$ cat src/source/exec_pkg.sv
package exec_pkg;

	// ====================
	// ALU opcodes.
	localparam logic [4:0] ALU_ADD   = 5'h00;
	localparam logic [4:0] ALU_ADDC  = 5'h01;
	localparam logic [4:0] ALU_SUB   = 5'h02;
	localparam logic [4:0] ALU_SUBC  = 5'h03;
	localparam logic [4:0] ALU_LSL   = 5'h04;
	localparam logic [4:0] ALU_LSR   = 5'h05;
	localparam logic [4:0] ALU_AND   = 5'h06;
	localparam logic [4:0] ALU_XOR   = 5'h07;
	localparam logic [4:0] ALU_BIC   = 5'h08;
	localparam logic [4:0] ALU_BST   = 5'h09;
	localparam logic [4:0] ALU_OR    = 5'h0a;
	localparam logic [4:0] ALU_COPYB = 5'h0b;
	localparam logic [4:0] ALU_CMP   = 5'h0c;
	localparam logic [4:0] ALU_MOVHI = 5'h0d;
	localparam logic [4:0] ALU_ASR   = 5'h0e;
	localparam logic [4:0] ALU_COPYA = 5'h0f;
	localparam logic [4:0] ALU_GCR   = 5'h10;
	localparam logic [4:0] ALU_SWI   = 5'h11;
	localparam logic [4:0] ALU_RFE   = 5'h12;

	// ====================
	// Instruction classes and branch conditions.
	localparam logic [1:0] CLASS_ARITH  = 2'd0;
	localparam logic [1:0] CLASS_BRANCH = 2'd1;
	localparam logic [1:0] CLASS_MEM    = 2'd2;
	localparam logic [1:0] CLASS_MISC   = 2'd3;

	localparam logic [2:0] BR_NE     = 3'd1;
	localparam logic [2:0] BR_EQ     = 3'd2;
	localparam logic [2:0] BR_NC     = 3'd3;
	localparam logic [2:0] BR_C      = 3'd4;
	localparam logic [2:0] BR_GT     = 3'd5;
	localparam logic [2:0] BR_LT     = 3'd6;
	localparam logic [2:0] BR_ALWAYS = 3'd7;

	// First ALU operand source.
	localparam logic [1:0] OP1_RA = 2'd0;
	localparam logic [1:0] OP1_RB = 2'd1;
	localparam logic [1:0] OP1_PC = 2'd2;

	// ====================
	// Pipeline bundles.
	typedef struct packed {
		logic [31:0] ra, rb, imm32, pc_plus_4;
		logic [3:0]  rd_sel;
		logic        update_rd;
		logic [4:0]  alu_opc;
		logic [1:0]  op1_src;
		logic        op2_rb;
		logic        mem_load, mem_store;
		logic [1:0]  mem_width;
		logic [2:0]  branch_cond;
		logic [1:0]  instr_class;
		logic        is_call, update_carry, update_flags;
		logic [2:0]  cr_sel;
		logic        write_cr;
		logic        is_swi, is_rfe, valid;
	} exec_op_t;

	typedef struct packed {
		logic [31:0] alu_out, wr_val;
		logic        wr_result;
		logic [3:0]  rd_sel;
		logic        mem_load, mem_store, mem_wr_en;
		logic [1:0]  mem_width;
		logic [31:0] mar, mdr, pc_plus_4;
		logic        valid;
	} exec_result_t;

endpackage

##########

**YOUR TASK**
Return all lines from the data above with "valid" in them.

**COMPLETED TASK**
		logic        is_swi, is_rfe, valid;
		logic        valid;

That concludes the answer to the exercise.